▶ **Instructions to follow**
Exactly the lines starting at the line containing "5_1_grt | 1220 | 71.6 | 621 | 179 | 0.000309" and ending at the line containing "Total | 0.480 | 0.000207 | 0.0000898" are to be written out from the listing below, both included.

%%

===== config.mk =====
export PLATFORM = sky130hd
export DESIGN_NAME = sae_ctrl
export DESIGN_NICKNAME = d
export VERILOG_FILES = /design/src/hw/rtl/sae_pkg.sv /design/src/hw/rtl/sae_ctrl.sv
export SDC_FILE = /design/constraint.sdc
export NUM_CORES = 1
export LEC_CHECK = 0
export BUFFER_PORTS_ARGS = -buffer_cell sky130_fd_sc_hd__buf_4
export CAP_MARGIN = 30
export CORE_UTILIZATION = 58
export CTS_CLUSTER_DIAMETER = 120
export DETAILED_ROUTE_END_ITERATION = 16
export PLACE_DENSITY = 0.82
export SLEW_MARGIN = 20
export SYNTH_ARGS = -nofsm -noshare
export SYNTH_HDL_FRONTEND = slang
export SYNTH_SLANG_ARGS = --single-unit

===== constraint.sdc =====
create_clock -name clk -period 4.1 [get_ports clk]
set_input_delay 1.025 -clock clk [delete_from_list [all_inputs] [get_ports clk]]
set_output_delay 1.025 -clock clk [all_outputs]
set_load 0.05 [all_outputs]

===== src/hw/rtl/sae_pkg.sv =====
// ----------------------------------------------------------------------------
// sae_pkg
// Shared types for the suffix automaton extend block: datapath operations
// and the status bundle that goes back to the controller.
// ----------------------------------------------------------------------------
package sae_pkg;

  // symbol field width on the ports
  localparam int SYM_W = 5;

  // one operation per cycle, issued by the controller
  typedef enum logic [4:0] {
    OP_NONE,
    OP_CLEAR,
    OP_START,
    OP_REJECT,
    OP_ALLOC_NP,
    OP_SET_LEN_NP,
    OP_WALK_RD,
    OP_WALK1_SET,
    OP_LINK_NP_ROOT,
    OP_TAKE_Q,
    OP_READ_LQ,
    OP_LINK_NP_Q,
    OP_ALLOC_NQ,
    OP_LINK_NQ,
    OP_LINK_Q,
    OP_COPY_RD,
    OP_COPY_WR,
    OP_WALK2_SET,
    OP_LINK_NP_NQ,
    OP_RESULT
  } sae_op_t;

  // datapath conditions seen by the controller
  typedef struct packed {
    logic full;
    logic bad;
    logic p_zero;
    logic guard_end;
    logic trans_zero;
    logic trans_is_q;
    logic lenq_match;
    logic copy_last;
    logic clear_last;
    logic out_free;
  } sae_status_t;

endpackage


===== src/hw/rtl/sae_ctrl.sv =====
// ----------------------------------------------------------------------------
// sae_ctrl
// Sequencer: clear sweep, checks, first link walk, clone, second walk, result.
// ----------------------------------------------------------------------------
module sae_ctrl (
  input  logic                clk,
  input  logic                rst,
  input  logic                in_valid,
  output logic                in_stall,
  input  sae_pkg::sae_status_t st,
  output sae_pkg::sae_op_t    op
);

  typedef enum logic [14:0] {
    S_CLEAR   = 15'b000000000000001,
    S_IDLE    = 15'b000000000000010,
    S_CHECK   = 15'b000000000000100,
    S_LEN     = 15'b000000000001000,
    S_W1_RD   = 15'b000000000010000,
    S_W1_EV   = 15'b000000000100000,
    S_W1_LP   = 15'b000000001000000,
    S_W1_LQ   = 15'b000000010000000,
    S_CL_LINK = 15'b000000100000000,
    S_CL_LQ   = 15'b000001000000000,
    S_CP_RD   = 15'b000010000000000,
    S_CP_WR   = 15'b000100000000000,
    S_W2_RD   = 15'b001000000000000,
    S_W2_EV   = 15'b010000000000000,
    S_DONE    = 15'b100000000000000
  } state_t;

  state_t state, state_next;

  // hold state
  always_ff @(posedge clk) begin
    if (rst) begin
      state <= S_CLEAR;
    end else begin
      state <= state_next;
    end
  end

  assign in_stall = (state != S_IDLE);

  // decode next state and datapath operation
  always_comb begin
    state_next = state;
    op         = sae_pkg::OP_NONE;
    case (state)
      S_CLEAR: begin
        op = sae_pkg::OP_CLEAR;
        if (st.clear_last) state_next = S_IDLE;
      end
      S_IDLE: begin
        if (in_valid) begin
          op         = sae_pkg::OP_START;
          state_next = S_CHECK;
        end
      end
      S_CHECK: begin
        if (st.full || st.bad) begin
          op         = sae_pkg::OP_REJECT;
          state_next = S_DONE;
        end else begin
          op         = sae_pkg::OP_ALLOC_NP;
          state_next = S_LEN;
        end
      end
      S_LEN: begin
        op         = sae_pkg::OP_SET_LEN_NP;
        state_next = S_W1_RD;
      end
      S_W1_RD: begin
        if (st.p_zero || st.guard_end) begin
          op         = sae_pkg::OP_LINK_NP_ROOT;
          state_next = S_DONE;
        end else begin
          op         = sae_pkg::OP_WALK_RD;
          state_next = S_W1_EV;
        end
      end
      S_W1_EV: begin
        if (st.trans_zero) begin
          op         = sae_pkg::OP_WALK1_SET;
          state_next = S_W1_RD;
        end else begin
          op         = sae_pkg::OP_TAKE_Q;
          state_next = S_W1_LP;
        end
      end
      S_W1_LP: begin
        op         = sae_pkg::OP_READ_LQ;
        state_next = S_W1_LQ;
      end
      S_W1_LQ: begin
        if (st.lenq_match) begin
          op         = sae_pkg::OP_LINK_NP_Q;
          state_next = S_DONE;
        end else begin
          op         = sae_pkg::OP_ALLOC_NQ;
          state_next = S_CL_LINK;
        end
      end
      S_CL_LINK: begin
        op         = sae_pkg::OP_LINK_NQ;
        state_next = S_CL_LQ;
      end
      S_CL_LQ: begin
        op         = sae_pkg::OP_LINK_Q;
        state_next = S_CP_RD;
      end
      S_CP_RD: begin
        op         = sae_pkg::OP_COPY_RD;
        state_next = S_CP_WR;
      end
      S_CP_WR: begin
        op         = sae_pkg::OP_COPY_WR;
        state_next = st.copy_last ? S_W2_RD : S_CP_RD;
      end
      S_W2_RD: begin
        if (st.p_zero || st.guard_end) begin
          op         = sae_pkg::OP_LINK_NP_NQ;
          state_next = S_DONE;
        end else begin
          op         = sae_pkg::OP_WALK_RD;
          state_next = S_W2_EV;
        end
      end
      S_W2_EV: begin
        if (st.trans_is_q) begin
          op         = sae_pkg::OP_WALK2_SET;
          state_next = S_W2_RD;
        end else begin
          op         = sae_pkg::OP_LINK_NP_NQ;
          state_next = S_DONE;
        end
      end
      S_DONE: begin
        if (st.out_free) begin
          op         = sae_pkg::OP_RESULT;
          state_next = S_IDLE;
        end
      end
      default: begin
        state_next = S_CLEAR;
      end
    endcase
  end

  // no item is taken during the clear sweep
  a_clear_stall: assert property (@(posedge clk) disable iff (rst)
    (state == S_CLEAR) |-> in_stall)
    else $error("item accepted during clear sweep");

  // a copy pass always ends in the second walk or continues the copy
  a_copy_flow: assert property (@(posedge clk) disable iff (rst)
    (state == S_CP_WR) |=> (state == S_CP_RD || state == S_W2_RD))
    else $error("copy pass left early");

  // a result is posted only from the done state
  a_result_src: assert property (@(posedge clk) disable iff (rst)
    (op == sae_pkg::OP_RESULT) |-> (state == S_DONE))
    else $error("result posted outside done state");

endmodule


==> results.md <==
- Run status: finished clean
- Worst Skew: 2.03 ps
- Final nets: 168
- Total GRT Usage: 29.6%
- Post-DP HPWL: 2020 microns
- DRC viols: 0
- Worst r2r path cells: 5
- Final worst path period need: 3450 ps
- DRT iter0 DRCs: 40
- Syn Area/Cell: 7.60 sq um
- Biggest register: state
- Post-Syn Area: 0.00106 sq mm
- Routed len/inst: 14.5 microns
- Max Fclk: 290 MHz
- Via count: 1141
- Yosys top cell area share: 28.4%
- Synth warn: 0
- Critical path, cell by cell: nor4_4 -> nand3_1 -> or4_1 -> o211a_1 -> nand4_1 -> buf_4
- RSZ-0062 raised after global routing: false
- Clock sink count: 15
- HP Class: reg2reg
- Total negative setup slack: 0 ps
- # resized after CTS: 0
- Register area share after synthesis: 28.4%
- CP Capture Type: output port
- Commonest cells post-synth: dfxtp_1 (15), nand2_1 (13), nor2_1 (13), nand4_1 (10), nor3_1 (9)
- Tcrit/Tclk final: 84.1%
- TritonCTS clock tree: built
- Fin. max-slew vios: 0
- Synth cell types: 41
- Largest register FFs: 15
- WS Path Type: reg2out
- Clk buf depth: 2
- Die ar.: 0.00200 sq mm
- Initial antenna violation count: 0
- Power Dens Cells: 242 mW/mm^2
- Worst EP arrival: 2420 ps
- Rows: 15
- CP max FO: 9
- Area delta synth->final: 15.9%
- Syn Inst Count: 139
- Post-synth EDFFs: 0
- Placeable Area: 0.00171 sq mm
- DRT Pass-1 Iters: 5
- Worst endpoint required time: 3070 ps
- Hold-fix buffers at CTS: 0
- Vias in the first global route: 980
- Tightest Pin Transition: 529 ps
- Via/cell ratio: 6.37
- DP Worst Slack: 981 ps
- Leak: 0.480 nW
- Slew margin rel.: 64.3%
- Buffers added on ports: 18
- Clock Latency Late Sink: 290 ps
- Initial Util: 61.8%
- Final Wtd Congestion: 0.855
- CP max-delay cell: or4_1
- Root buffer cell: clkbuf_4
- Peak supply drop: 199 uV
- Startpoint types: register
- Clk slew on worst S/H paths: 90 ps
- Post-CTS setup repair buffer count: 0
- Top Ports: 19
- Final setup fails: 0
- Max-cap violation count: 0
- Top FF cell, synth: dfxtp_1
- Antenna Cells: 0
- Horiz. Die Dim: 44.7 microns
- Top post-synthesis cells by area: dfxtp_1 (28%), nand4_1 (5.9%), nor4b_1 (5.8%), nand2_1 (4.6%), nor2_1 (4.6%)
- Setup WS post-layout: 652 ps
- Crit-path max cell delay: 520 ps
- Syn nets: 152
- First-pass GRT wire length: 4350 microns
- Final hold viol count: 0
- Register bit total from synthesis: 15
- Post-synth top area cell: dfxtp_1
- Regs by FF count: state (15)
- CTS Buf Count: 3
- Share of flip-flops with an asynchronous set or reset: 0%
- Largest net degree at the start of global routing: 16
- Die Y: 44.7 microns
- GRT overflow: 0
- Fraction of layout instances using a drive strength above 1: 21.4%
- H-tree levels: 1
- Total wire length: 2600 microns
- Most numerous cell in the Yosys netlist: dfxtp_1
- Post-route ant nets: 0
- Hold Path Cell Cnt: 2
-- routing by layer --
layer	track usage [%]	up-vias	share of wire (%)
met4	9.09	0	1.2
met2	51.2	44	50
met5	0	-	0
li1	-	557	-
met3	3.67	4	5.0
met1	37.9	536	44
-- path summary, 6_finish.rpt --
kind / startpoint / end / slack [ps]
hold / removal: state[6] / state[7] / 600
hold reg to reg: state[6] / state[7] / 600
setup / recovery: state[0] / op[2] / 650
setup reg to reg: state[4] / state[0] / 2100
-- cells by family (layout without fill, tap and decap cells) --
| logic type | Yosys count | count (layout) | share of synthesized area (%) |
|---|---|---|---|
| xor gates and xnor gates | 3 | 3 | 2.49 |
| muxes | 2 | 2 | 1.90 |
| AOI/OAI and AO/OA | 19 | 19 | 11.8 |
| DFF | 15 | 15 | 28.4 |
| buffers and inverters | 15 | 30 | 6.40 |
| and+or+nand+nor | 85 | 85 | 48.9 |
-- stage by stage --
step | instance area, sq um | util (%) | hold slack (ps) | instances | power (W)
3_5_place_dp | 1200 | 70.0 | 576 | 175 | 0.000211
4_1_cts | 1220 | 71.6 | 591 | 179 | 0.000298
6_report | 1220 | 71.6 | 596 | 179 | 0.000296
3_3_place_gp | 1200 | 70.0 | 558 | 175 | 0.000209
2_1_floorplan | 1060 | - | 566 | 139 | 0.000190
5_1_grt | 1220 | 71.6 | 621 | 179 | 0.000309
-- power breakdown --
part | leakage (nW) | internal (W) | switching [W]
Clock | 0.0177 | 0.0000364 | 0.0000519
Combinational | 0.341 | 0.0000224 | 0.0000330
Sequential | 0.121 | 0.000148 | 0.00000495
Total | 0.480 | 0.000207 | 0.0000898
-- worst max-delay path, delay by kind of cell, from the launching register on --
family | cells | cell delay [ps]
and+or+nand+nor | 4 | 1350
DFF | 1 | 410
buffers and inverters | 1 | 200
AOI/OAI and AO/OA | 1 | 160
-- placed cells by master, fill, tap and decap left out, drive strengths merged, types with 2 or more instances in the layout --
cell type and count:
a21oi 9, nand4 10, nand2 13, and4 2, dfxtp 15, nand2b 2, a31oi 2, inv 5
buf 21, or3 2, nor2 13, nor3 9, nor4b 7, clkbuf 3, nor3b 2, nor4 6
or4 3, nand3 6, xor2 2, and2 2, or4b 2, and3 3, mux2i 2
-- cell type report --
cell class / instances / area (sq um)
multi-input combinational: 109 / 688
fill: 142 / 484
clock buffer: 3 / 22.5
tap: 25 / 31.3
sequential: 15 / 300
timing repair buffer: 21 / 158
clock inverter: 1 / 5.00
inverter: 5 / 18.8
No activity file was read; power rests on OpenSTA's default activity.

%%

▶ **Exercise response**
5_1_grt | 1220 | 71.6 | 621 | 179 | 0.000309
-- power breakdown --
part | leakage (nW) | internal (W) | switching [W]
Clock | 0.0177 | 0.0000364 | 0.0000519
Combinational | 0.341 | 0.0000224 | 0.0000330
Sequential | 0.121 | 0.000148 | 0.00000495
Total | 0.480 | 0.000207 | 0.0000898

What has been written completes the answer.